First find the line containing "set_output_delay 0.35 -clock" in the data, then set it down exactly along with every line after it, through the last.

======== Records for this task

===== config.mk =====
export PLATFORM = sky130hd
export DESIGN_NAME = tun_norm_step
export DESIGN_NICKNAME = d
export VERILOG_FILES = /design/src/tun_pkg.sv /design/src/tun_norm_step.sv
export SDC_FILE = /design/constraint.sdc
export NUM_CORES = 1
export LEC_CHECK = 0
export ABC_AREA = 1
export BUFFER_PORTS_ARGS = -buffer_cell sky130_fd_sc_hd__buf_2
export CORE_ASPECT_RATIO = 2
export CORE_MARGIN = 1
export CORE_UTILIZATION = 35
export CTS_CLUSTER_DIAMETER = 40
export DETAILED_ROUTE_END_ITERATION = 16
export SYNTH_ARGS = -nofsm -noshare
export SYNTH_HDL_FRONTEND = slang
export SYNTH_SLANG_ARGS = --single-unit

===== constraint.sdc =====
create_clock -name clk_i -period 7 [get_ports clk_i]
set_input_delay 0.35 -clock clk_i [delete_from_list [all_inputs] [get_ports clk_i]]
set_output_delay 0.35 -clock clk_i [all_outputs]
set_load 0.05 [all_outputs]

================

** Expected answer **
set_output_delay 0.35 -clock clk_i [all_outputs]
set_load 0.05 [all_outputs]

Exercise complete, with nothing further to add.